Angels are called because they are sent from heaven to announce to men. It is said in Greek and Latin nuncio angel (sent to announce).
St Isidore from his Etymology V The Angels
A la cena y a la cama sólo una vez se llama. You are called only once to bed and to dine.
Chilean proverb
Saint Isidore of Seville (570-636) was a bishop and a Doctor of the Church. He wrote about just everything from medicine to a book about the classifications of heaven’s angels. He attempted to catalogue what was then known to man in 20 books called De Los Orígenes (Of Origins) and he wrote the first encyclopedic dictionary. He divided his Of Origins into 20 books each on one category:
1. Grammar 2. Rhetoric and Dialectic 3. Arithmetic, Geometry, Music and Astronomy 4. Medicine 5. Laws and time 6. the books and laws of the church 7. God, angels and men 8. the church and sects 9. languages, races, kingdoms and the armies 10. words in alphabetical order 11. man and monsters 12. animals 13. the universe and its parts, or cosmology 14. the earth and its divisions or geography 15. cities, fields and roads 16. minerals and metals 17. farmers and gardening 18. war and games 19. ships, buildings and clothing 20. Food and its tools.

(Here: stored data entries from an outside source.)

Design FourBitCPU, start of the top module:
module FourBitCPU(rst, clk, opcode, address, myinput, myoutput, HLT, s_flag, z_flag, c_flag);
Size in the first run: roughly 280 flip-flops, roughly 30 I/O pins, roughly 0.017 sq mm of cells after synthesis.
==> flow/config.mk <==
export PLATFORM = sky130hd
export DESIGN_NAME = FourBitCPU
export DESIGN_NICKNAME = FourBitCPU
export VERILOG_FILES = /design/flow/design.v
export SDC_FILE = /design/flow/constraint.sdc
export NUM_CORES = 4
export LEC_CHECK = 0
export CAP_MARGIN = 20
export CORE_ASPECT_RATIO = 1.48
export CORE_MARGIN = 2
export CORE_UTILIZATION = 40
export CTS_CLUSTER_DIAMETER = 365
export SETUP_SLACK_MARGIN = 1.9
export SLEW_MARGIN = 20
==> flow/constraint.sdc <==
create_clock -name core_clock -period 8.0 [get_ports {clk}]
set_input_delay 1.6000 -clock core_clock [delete_from_list [all_inputs] [get_ports {clk}]]
set_output_delay 1.6000 -clock core_clock [all_outputs]
set_load 0.01 [all_outputs]
run.sh (not shown) runs the stock make flow with config.mk's settings and CLKGATE_MAP_FILE=.
The starting point produced a clean layout.
==> run a <==
Design mm_gcd, start of the top module:
module mm_gcd (
    clock,
    reset,
    a,
    b,
    c,
    start,
    finished
);
Settings: LEC_CHECK=0, CAP_MARGIN=20, CELL_PAD_IN_SITES_DETAIL_PLACEMENT=1, CORE_MARGIN=2, CORE_UTILIZATION=40, CTS_CLUSTER_SIZE=13, GPL_ROUTABILITY_DRIVEN=0, GPL_TIMING_DRIVEN=0, PLACE_DENSITY_LB_ADDON=0.16, SETUP_SLACK_MARGIN=1.33, SLEW_MARGIN=20, TNS_END_PERCENT=40; clock period 6.59 ns.
run.sh (not shown) runs the stock make flow with config.mk's settings and CLKGATE_MAP_FILE=.
==> run b: changes against run a <==
==> flow/config.mk (replaced) <==
export PLATFORM = sky130hd
export DESIGN_NAME = mm_gcd
export DESIGN_NICKNAME = mm_gcd
export VERILOG_FILES = /design/flow/design.v
export SDC_FILE = /design/flow/constraint.sdc
export NUM_CORES = 4
export LEC_CHECK = 0
export CAP_MARGIN = 20
export CORE_MARGIN = 2
export CORE_UTILIZATION = 66
export SETUP_SLACK_MARGIN = -0.23
export SLEW_MARGIN = 20
==> flow/constraint.sdc (replaced) <==
create_clock -name core_clock -period 3.18 [get_ports {clock}]
set_input_delay 0.6360 -clock core_clock [delete_from_list [all_inputs] [get_ports {clock}]]
set_output_delay 0.6360 -clock core_clock [all_outputs]
set_load 0.01 [all_outputs]
==> qor summary <==
| item | run b | run a |
|---|---|---|
| Worst Slack Setup Final | -0.08845 ns | 2.875 ns |
| Number of global-route vias before repair | 8021 | 8177 |
| Register-to-register path setup slack | -0.09 ns | 2.88 ns |
| Wire length of the first global-routing pass | 42490 µm | 44590 µm |
| Fraction of the core area covered by cells at the end of the flow | 82.37% | 49.07% |
| Cell count of the worst reg-to-reg path | 10 | 11 |
| Maximum net fanout on the critical path | 5 | 7 |
| Number of warning messages in the logs | 59 | 57 |
| Setup slack after placement | -0.003366 ns | 2.889 ns |
| Dpl cell area | 9089 µm² | 8901 µm² |
| Final critical-path required period | 3.268 ns | 3.715 ns |
| Result of the run | complete, but fails checks | no timing/DRC/antenna violations |
| Layout check failures | negative setup slack | - |
| Core utilization before placement | 67.08% | 40.78% |
| Data buffer area share | 16.97% | 14.05% |
| Number of port buffers | 99 | 98 |
| Die Height | 111.5 µm | 142.1 µm |
| Crit-path slowest cell | sky130_fd_sc_hd__a311o_1 | sky130_fd_sc_hd__o31ai_1 |
| Met3 Usage GRT | 7.131% | 4.004% |
| Combinational cell area excluding buffers and inverters | 5067 µm² | 5065 µm² |
| Routed wirelength normalized by instance count | 21.25 µm | 21.80 µm |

For our purposes St. Isidore figures here for two very good reasons. He was the first to coin the word in Spanish cama (bed) from the Latin camba for a narrow bed used for sleeping or, as the Romans so much enjoyed, for eating.
Because it was St. Isidoro (Spanish for Isidore) who really the first human to attempt to compile all human knowledge, Spanish scholars have declared him to be the patron saint of the internet. I would offer no objection seeing that this man knew about everything and beds, too. Thanks to him I can justify placing here these delighful pictures of Katheryn and the bed from room 618 at the Marble Arch Hotel.